* _Work to be completed_
In the entries below, find the line containing "OP_ROR = 2'b11". Copy it and all lines after it, exactly, through the end.

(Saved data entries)
[src/rtl/shift_rot_pkg.sv]
package shift_rot_pkg;

  localparam int OP_W = 2;

  typedef enum logic [OP_W-1:0] {
    OP_ASL = 2'b00,
    OP_LSR = 2'b01,
    OP_ROL = 2'b10,
    OP_ROR = 2'b11
  } shiftOp_e;

  typedef enum logic {
    FILL_ZERO  = 1'b0,
    FILL_CARRY = 1'b1
  } fillSrc_e;

  // Strobes handed from the decoder to the datapath
  typedef struct packed {
    logic     load;       // capture a new operation this edge
    logic     shiftLeft;  // 1: toward MSB, 0: toward LSB
    fillSrc_e fillSrc;    // bit shifted in at the vacated end
    logic     carryWrite; // 1: carry takes the bit shifted out
  } aluCtrl_t;

endpackage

* _Answer for the task_
    OP_ROR = 2'b11
  } shiftOp_e;

  typedef enum logic {
    FILL_ZERO  = 1'b0,
    FILL_CARRY = 1'b1
  } fillSrc_e;

  // Strobes handed from the decoder to the datapath
  typedef struct packed {
    logic     load;       // capture a new operation this edge
    logic     shiftLeft;  // 1: toward MSB, 0: toward LSB
    fillSrc_e fillSrc;    // bit shifted in at the vacated end
    logic     carryWrite; // 1: carry takes the bit shifted out
  } aluCtrl_t;

endpackage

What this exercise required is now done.